Specifically, one of the blood orcs had entered the makeshift barracoon. The warrior was somewhat reckless to enter alone. It must assume the slaves were too cowed to try to hurt it, and to all appearances, it was right. They shrank from it as it prowled about.
The orc's gaze fell on the two women sitting on the floor in the corner. It leered at them, started unfastening its leather breeches, and waved for the slave with the short hair to move away from her companion.
The orc's actions were neither unusual nor illicit. The wizards and guards had permission to amuse themselves with the slaves provided they didn't damage them to any significant degree. Still, despite the lure of his work, Xingax lingered to watch for another moment. Though he would never have admitted it to another, he sometimes found the alien matter of sexuality intriguing as well as repugnant.
To his astonishment, the short-haired slave stood up and positioned herself between the orc and her friend. "Find someone else," she said.
The orc grabbed her, perhaps with the intention of flinging her out of its way. She hit it in the face with the bowl of gruel. The earthenware vessel shattered, and the warrior stumbled backward. The slave lunged after it, trying to land a second attack, but the guard recovered its balance and knocked her staggering with a backhand blow to the face. Her momentary incapacity gave it time to draw its scimitar.

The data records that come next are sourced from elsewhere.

$ cat src/tgsbc_div.sv
// ----------------------------------------------------------------------------
// tgsbc_div
// Restoring unsigned divider, one quotient bit per cycle.
// ----------------------------------------------------------------------------
module tgsbc_div
  import tgsbc_pkg::*;
(
  input  logic     clk_i,
  input  logic     rst_ni,
  input  div_req_t req_i,
  output div_rsp_t rsp_o
);

  logic             busy_q, busy_d;
  logic             done_q, done_d;
  logic [CNT_W-1:0] cnt_q, cnt_d;
  logic [DVD_W-1:0] acc_q, acc_d;
  logic [DSR_W-1:0] rem_q, rem_d;
  logic [DSR_W-1:0] dsr_q, dsr_d;
  logic [DSR_W:0]   shifted;
  logic             fits;

  // one restoring step
  assign shifted = {rem_q, acc_q[DVD_W-1]};
  assign fits    = shifted >= {1'b0, dsr_q};

  always_comb begin
    busy_d = busy_q;
    done_d = 1'b0;
    cnt_d  = cnt_q;
    acc_d  = acc_q;
    rem_d  = rem_q;
    dsr_d  = dsr_q;
    if (req_i.start) begin
      busy_d = 1'b1;
      cnt_d  = '0;
      acc_d  = req_i.dividend;
      rem_d  = '0;
      dsr_d  = req_i.divisor;
    end else if (busy_q) begin
      rem_d = fits ? DSR_W'(shifted - {1'b0, dsr_q}) : shifted[DSR_W-1:0];
      acc_d = {acc_q[DVD_W-2:0], fits};
      cnt_d = cnt_q + CNT_W'(1);
      if (cnt_q == CNT_W'(DVD_W - 1)) begin
        busy_d = 1'b0;
        done_d = 1'b1;
      end
    end
  end

  always_ff @(posedge clk_i or negedge rst_ni) begin
    if (!rst_ni) begin
      busy_q <= 1'b0;
      done_q <= 1'b0;
      cnt_q  <= '0;
    end else begin
      busy_q <= busy_d;
      done_q <= done_d;
      cnt_q  <= cnt_d;
    end
  end

  always_ff @(posedge clk_i) begin
    acc_q <= acc_d;
    rem_q <= rem_d;
    dsr_q <= dsr_d;
  end

  assign rsp_o.done   = done_q;
  assign rsp_o.quo    = acc_q;
  assign rsp_o.rem_nz = |rem_q;

endmodule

It stalked after the thrall, and she retreated. "Help me!" she called. "If we all try, we can kill at least one of them before the end! That's better than nothing!"

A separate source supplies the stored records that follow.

**src/sv/ps2_device_scan_code_transmitter_defines.svh**
```systemverilog
// ----------------------------------------------------------------------------
// ps2 device transmitter assertion macros
// shared concurrent assertion shorthands, clocked on clk_i, reset on rst_ni
// ----------------------------------------------------------------------------
`ifndef PS2_DEVICE_SCAN_CODE_TRANSMITTER_DEFINES_SVH
`define PS2_DEVICE_SCAN_CODE_TRANSMITTER_DEFINES_SVH

// property checked outside reset
`define PS2DT_ASSERT(lbl, prop, msg) \
  lbl: assert property (@(posedge clk_i) disable iff (!rst_ni) (prop)) else $error(msg);

// implication checked outside reset
`define PS2DT_ASSERT_IMPL(lbl, ante, cons, msg) \
  lbl: assert property (@(posedge clk_i) disable iff (!rst_ni) (ante) |-> (cons)) \
    else $error(msg);

// implication on the following cycle, checked outside reset
`define PS2DT_ASSERT_NEXT(lbl, ante, cons, msg) \
  lbl: assert property (@(posedge clk_i) disable iff (!rst_ni) (ante) |=> (cons)) \
    else $error(msg);

`endif

```
**src/sv/ps2dt_pkg.sv**
```systemverilog
// ----------------------------------------------------------------------------
// ps2dt_pkg
// types, constants and helpers of the ps2 device scan code transmitter
// ----------------------------------------------------------------------------
`default_nettype none

package ps2dt_pkg;

  localparam int unsigned PADDR_W = 3;
  localparam int unsigned PDATA_W = 32;
  localparam int unsigned CFG_W   = 20;

  // register index, taken from paddr[2]
  localparam logic REG_CLOCK_PERIOD = 1'b0;
  localparam logic REG_PRETRANSMIT  = 1'b1;

  localparam logic [CFG_W-1:0] CLOCK_PERIOD_RST = 20'd59880;
  localparam logic [CFG_W-1:0] PRETRANSMIT_RST  = 20'd50000;

  localparam logic [7:0] PREFIX_EXTENDED = 8'hE0;
  localparam logic [7:0] PREFIX_BREAK    = 8'hF0;
  localparam logic [7:0] BYTE_END        = 8'h00;
  localparam logic [3:0] FRAME_END       = 4'd10;
  localparam int unsigned SEQ_DEPTH      = 4;

  typedef enum logic [2:0] {
    PH_INHIBIT  = 3'd0,
    PH_PRETX    = 3'd1,
    PH_DATA     = 3'd2,
    PH_CLKLOW   = 3'd3,
    PH_CLKHIGH  = 3'd4
  } phase_e;

  typedef struct packed {
    logic [15:0] step_ns;
    logic        host_clock_level;
    logic        host_data_level;
    logic        key_valid;
    logic        key_release;
    logic        key_extended;
    logic [7:0]  key_code;
  } in_word_t;

  typedef struct packed {
    logic       clock_line;
    logic       data_line;
    logic       key_taken;
    logic [2:0] phase;
  } out_word_t;

  typedef struct packed {
    logic [CFG_W-1:0] clock_period_ns;
    logic [CFG_W-1:0] pretransmit_ns;
  } cfg_t;

  // odd parity over one data byte
  function automatic logic odd_parity(input logic [7:0] v);
    return ~(^v);
  endfunction

endpackage

`default_nettype wire

```
**src/sv/ps2_device_scan_code_transmitter.sv**
```systemverilog
// ----------------------------------------------------------------------------
// ps2_device_scan_code_transmitter
// ps2 keyboard device side sender driven by time ticks, with apb setup
// ----------------------------------------------------------------------------
// each input word is one time tick: nanoseconds since the previous tick, the
// host's clock and data drive, and an optional key event; each tick yields
// exactly one result word with the wired-and line levels, a key-taken flag and
// the sender phase after the tick. one word is taken every clock cycle while
// the result side does not stall. an accepted word sits in the input register,
// and its result is then loaded into the result register, from which it is
// taken. the whole update of the phase and the 32-bit elapsed timer fits
// between the two registers. a stalled result holds the input register, which
// then stalls the input. the two timing registers are to be written over apb
// only while the block is idle; the block itself does not enforce this.
`default_nettype none

module ps2_device_scan_code_transmitter
  import ps2dt_pkg::*;
(
  input  logic               clk_i,
  input  logic               rst_ni,
  // tick input channel
  input  logic               in_valid_i,
  output logic               in_stall_o,
  input  in_word_t           in_data_i,
  // result channel
  output logic               out_valid_o,
  input  logic               out_stall_i,
  output out_word_t          out_data_o,
  // configuration port
  input  logic               psel,
  input  logic               penable,
  input  logic               pwrite,
  input  logic [PADDR_W-1:0] paddr,
  input  logic [PDATA_W-1:0] pwdata,
  output logic [PDATA_W-1:0] prdata,
  output logic               pready
);

  cfg_t      cfg;
  in_word_t  in_q;
  logic      in_valid_q;
  out_word_t res;
  out_word_t out_q;
  logic      out_valid_q;
  logic      in_accept;
  logic      advance;

  // tick advances when the result register is free or being drained
  assign advance    = in_valid_q & (~out_valid_q | ~out_stall_i);
  assign in_stall_o = in_valid_q & ~advance;
  assign in_accept  = in_valid_i & ~in_stall_o;

  // input register
  always_ff @(posedge clk_i or negedge rst_ni) begin
    if (!rst_ni) begin
      in_valid_q <= 1'b0;
    end else if (in_accept) begin
      in_valid_q <= 1'b1;
    end else if (advance) begin
      in_valid_q <= 1'b0;
    end
  end

  always_ff @(posedge clk_i) begin
    if (in_accept) begin
      in_q <= in_data_i;
    end
  end

  ps2dt_apb_regs u_regs (
    .clk_i   (clk_i),
    .rst_ni  (rst_ni),
    .psel    (psel),
    .penable (penable),
    .pwrite  (pwrite),
    .paddr   (paddr),
    .pwdata  (pwdata),
    .prdata  (prdata),
    .pready  (pready),
    .cfg_o   (cfg)
  );

  // sender state and tick update
  ps2dt_core u_core (
    .clk_i     (clk_i),
    .rst_ni    (rst_ni),
    .step_en_i (advance),
    .word_i    (in_q),
    .cfg_i     (cfg),
    .word_o    (res)
  );

  // result register
  always_ff @(posedge clk_i or negedge rst_ni) begin
    if (!rst_ni) begin
      out_valid_q <= 1'b0;
    end else if (advance) begin
      out_valid_q <= 1'b1;
    end else if (!out_stall_i) begin
      out_valid_q <= 1'b0;
    end
  end

  always_ff @(posedge clk_i) begin
    if (advance) begin
      out_q <= res;
    end
  end

  assign out_valid_o = out_valid_q;
  assign out_data_o  = out_q;

endmodule

`default_nettype wire

```
**src/sv/ps2dt_apb_regs.sv**
```systemverilog
// ----------------------------------------------------------------------------
// ps2dt_apb_regs
// apb register file holding the clock period and pretransmit time
// ----------------------------------------------------------------------------
`default_nettype none

module ps2dt_apb_regs
  import ps2dt_pkg::*;
(
  input  logic               clk_i,
  input  logic               rst_ni,
  input  logic               psel,
  input  logic               penable,
  input  logic               pwrite,
  input  logic [PADDR_W-1:0] paddr,
  input  logic [PDATA_W-1:0] pwdata,
  output logic [PDATA_W-1:0] prdata,
  output logic               pready,
  output cfg_t               cfg_o
);

  cfg_t cfg_q, cfg_d;
  logic wr_en;

  assign pready = 1'b1;
  assign wr_en  = psel & penable & pwrite & pready;

  always_comb begin
    cfg_d = cfg_q;
    if (wr_en) begin
      unique case (paddr[2])
        REG_CLOCK_PERIOD: cfg_d.clock_period_ns = pwdata[CFG_W-1:0];
        REG_PRETRANSMIT:  cfg_d.pretransmit_ns  = pwdata[CFG_W-1:0];
        default:          cfg_d = cfg_q;
      endcase
    end
  end

  always_ff @(posedge clk_i or negedge rst_ni) begin
    if (!rst_ni) begin
      cfg_q.clock_period_ns <= CLOCK_PERIOD_RST;
      cfg_q.pretransmit_ns  <= PRETRANSMIT_RST;
    end else begin
      cfg_q <= cfg_d;
    end
  end

  always_comb begin
    unique case (paddr[2])
      REG_CLOCK_PERIOD: prdata = {{(PDATA_W-CFG_W){1'b0}}, cfg_q.clock_period_ns};
      REG_PRETRANSMIT:  prdata = {{(PDATA_W-CFG_W){1'b0}}, cfg_q.pretransmit_ns};
      default:          prdata = '0;
    endcase
  end

  assign cfg_o = cfg_q;

endmodule

`default_nettype wire

```
**src/sv/ps2dt_core.sv**
```systemverilog
// ----------------------------------------------------------------------------
// ps2dt_core
// sender state and the per-tick update of phase, timer and line drives
// ----------------------------------------------------------------------------
`default_nettype none

module ps2dt_core
  import ps2dt_pkg::*;
(
  input  logic      clk_i,
  input  logic      rst_ni,
  input  logic      step_en_i,
  input  in_word_t  word_i,
  input  cfg_t      cfg_i,
  output out_word_t word_o
);

`include "ps2_device_scan_code_transmitter_defines.svh"

  phase_e      phase_q, phase_d, phase_eff;
  logic [31:0] elapsed_q, elapsed_d;
  logic [7:0]  seq_q [SEQ_DEPTH];
  logic [7:0]  seq_d [SEQ_DEPTH];
  logic [2:0]  seq_idx_q, seq_idx_d;
  logic [7:0]  cur_byte_q, cur_byte_d;
  logic [3:0]  bit_pos_q, bit_pos_d;
  logic        clk_drv_q, clk_drv_d;
  logic        dat_drv_q, dat_drv_d;

  logic [32:0] sum;
  logic [31:0] el;
  logic [31:0] quarter, half, pretx;
  logic [7:0]  next_byte;
  logic [2:0]  bit_sel;
  logic        taken;

  assign quarter = {14'd0, cfg_i.clock_period_ns[CFG_W-1:2]};
  assign half    = {13'd0, cfg_i.clock_period_ns[CFG_W-1:1]};
  assign pretx   = {12'd0, cfg_i.pretransmit_ns};

  // saturating elapsed time
  assign sum = {1'b0, elapsed_q} + {17'd0, word_i.step_ns};
  assign el  = sum[32] ? '1 : sum[31:0];

  assign phase_eff = word_i.host_clock_level ? phase_q : PH_INHIBIT;
  assign next_byte = (seq_idx_q < 3'(SEQ_DEPTH)) ? seq_q[seq_idx_q[1:0]] : BYTE_END;
  assign bit_sel   = 3'(bit_pos_q - 4'd1);

  always_comb begin
    phase_d    = phase_eff;
    elapsed_d  = el;
    seq_d      = seq_q;
    seq_idx_d  = seq_idx_q;
    cur_byte_d = cur_byte_q;
    bit_pos_d  = bit_pos_q;
    clk_drv_d  = clk_drv_q;
    dat_drv_d  = dat_drv_q;
    taken      = 1'b0;

    unique case (phase_eff)
      PH_INHIBIT: begin
        clk_drv_d = 1'b1;
        dat_drv_d = 1'b1;
        if (word_i.host_clock_level) begin
          phase_d = PH_PRETX;
        end
        elapsed_d = '0;
      end
      PH_PRETX: begin
        if (el >= pretx) begin
          elapsed_d = pretx;
          if (word_i.key_valid) begin
            taken = 1'b1;
            for (int i = 0; i < SEQ_DEPTH; i++) begin
              seq_d[i] = BYTE_END;
            end
            unique case ({word_i.key_extended, word_i.key_release})
              2'b00: seq_d[0] = word_i.key_code;
              2'b01: begin
                seq_d[0] = PREFIX_BREAK;
                seq_d[1] = word_i.key_code;
              end
              2'b10: begin
                seq_d[0] = PREFIX_EXTENDED;
                seq_d[1] = word_i.key_code;
              end
              default: begin
                seq_d[0] = PREFIX_EXTENDED;
                seq_d[1] = PREFIX_BREAK;
                seq_d[2] = word_i.key_code;
              end
            endcase
            phase_d   = PH_CLKHIGH;
            seq_idx_d = '0;
            bit_pos_d = FRAME_END;
            elapsed_d = '0;
          end
        end
      end
      PH_DATA: begin
        // start, data lsb first, parity, then released
        priority if (bit_pos_q == 4'd0) begin
          dat_drv_d = 1'b0;
        end else if (bit_pos_q <= 4'd8) begin
          dat_drv_d = cur_byte_q[bit_sel];
        end else if (bit_pos_q == 4'd9) begin
          dat_drv_d = odd_parity(cur_byte_q);
        end else begin
          dat_drv_d = 1'b1;
        end
        if (el >= quarter) begin
          phase_d   = PH_CLKLOW;
          elapsed_d = el - quarter;
        end
      end
      PH_CLKLOW: begin
        clk_drv_d = 1'b0;
        if (el >= half) begin
          phase_d   = PH_CLKHIGH;
          elapsed_d = el - half;
        end
      end
      default: begin
        // clock high
        clk_drv_d = 1'b1;
        if (el >= quarter) begin
          if (bit_pos_q >= FRAME_END) begin
            if (next_byte == BYTE_END) begin
              phase_d   = PH_PRETX;
              elapsed_d = pretx;
            end else begin
              phase_d    = PH_DATA;
              cur_byte_d = next_byte;
              seq_idx_d  = seq_idx_q + 3'd1;
              bit_pos_d  = '0;
              elapsed_d  = '0;
            end
          end else begin
            phase_d   = PH_DATA;
            bit_pos_d = bit_pos_q + 4'd1;
            elapsed_d = el - quarter;
          end
        end
      end
    endcase
  end

  always_ff @(posedge clk_i or negedge rst_ni) begin
    if (!rst_ni) begin
      phase_q    <= PH_PRETX;
      elapsed_q  <= '0;
      for (int i = 0; i < SEQ_DEPTH; i++) begin
        seq_q[i] <= BYTE_END;
      end
      seq_idx_q  <= '0;
      cur_byte_q <= '0;
      bit_pos_q  <= '0;
      clk_drv_q  <= 1'b1;
      dat_drv_q  <= 1'b1;
    end else if (step_en_i) begin
      phase_q    <= phase_d;
      elapsed_q  <= elapsed_d;
      seq_q      <= seq_d;
      seq_idx_q  <= seq_idx_d;
      cur_byte_q <= cur_byte_d;
      bit_pos_q  <= bit_pos_d;
      clk_drv_q  <= clk_drv_d;
      dat_drv_q  <= dat_drv_d;
    end
  end

  assign word_o.clock_line = word_i.host_clock_level & clk_drv_d;
  assign word_o.data_line  = word_i.host_data_level & dat_drv_d;
  assign word_o.key_taken  = taken;
  assign word_o.phase      = phase_d;

  `PS2DT_ASSERT(a_bit_pos_range, bit_pos_q <= FRAME_END, "bit position past frame end")
  `PS2DT_ASSERT(a_seq_idx_range, seq_idx_q <= 3'd3, "sequence index past last byte")
  `PS2DT_ASSERT_IMPL(a_take_in_pretx, step_en_i && taken,
    phase_q == PH_PRETX && word_i.host_clock_level, "key taken outside pretransmit")
  `PS2DT_ASSERT_NEXT(a_take_starts_frame, step_en_i && taken,
    phase_q == PH_CLKHIGH && bit_pos_q == FRAME_END, "taken key did not start a frame")
  `PS2DT_ASSERT_NEXT(a_hold_when_idle, !step_en_i,
    $stable(phase_q) && $stable(elapsed_q), "state moved without a step")

endmodule

`default_nettype wire

```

Apparently the other slaves were too demoralized to agree, because none of them moved to help her. Knowing then that she stood alone, pale with fright but resolute, the short-haired woman shifted her grip on the shard of bowl remaining in her hand to make it easier to slash with the broken edge.
"She has courage," Xingax said.
"That's the one the bard wanted to buy," So-Kehur said.

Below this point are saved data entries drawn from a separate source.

**config.mk**
```make
export PLATFORM = sky130hd
export DESIGN_NAME = radix_digit_emitter_top
export DESIGN_NICKNAME = d
export VERILOG_FILES = /design/src/hw/rtl/rde_pkg.sv /design/src/hw/rtl/rde_front.sv /design/src/hw/rtl/rde_queue.sv /design/src/hw/rtl/rde_back.sv /design/src/hw/rtl/radix_digit_emitter_top.sv
export SDC_FILE = /design/constraint.sdc
export NUM_CORES = 1
export LEC_CHECK = 0
export BUFFER_PORTS_ARGS = -buffer_cell sky130_fd_sc_hd__buf_2
export CORE_AREA = 2 2 260 262
export CTS_CLUSTER_DIAMETER = 30
export DETAILED_ROUTE_END_ITERATION = 16
export DIE_AREA = 0 0 262 264
export GPL_TIMING_DRIVEN = 0
export SLEW_MARGIN = 20
export SYNTH_ARGS = -nofsm -noshare
export SYNTH_HDL_FRONTEND = slang
export SYNTH_SLANG_ARGS = --single-unit
```
**constraint.sdc**
```tcl
create_clock -name clk -period 18.25 [get_ports clk]
set_clock_uncertainty 0.1 [all_clocks]
set_input_delay 0.9125 -clock clk [delete_from_list [all_inputs] [get_ports clk]]
set_output_delay 0.9125 -clock clk [all_outputs]
set_load 0.01 [all_outputs]
```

"Really? Well, perhaps his obsession does make at least a tiny bit of sense. In any case, I was wrong about her." Xingax waved his hand, dissolving the unnatural gloom so the orc could see him. "Leave her alone!"
Surprised, the warrior looked up to find out who was shouting at it. It hesitated for a moment, seemingly torn between the prudence of unquestioning obedience and the urgency of anger, then howled, "But she hit me!"
"And she'll suffer for it, never fear." Xingax turned to So-Kehur. "The woman comes to me."
After Aoth's company destroyed the creatures occupying Dulos, he opted to stop there for the night. His weary warriors could use the rest.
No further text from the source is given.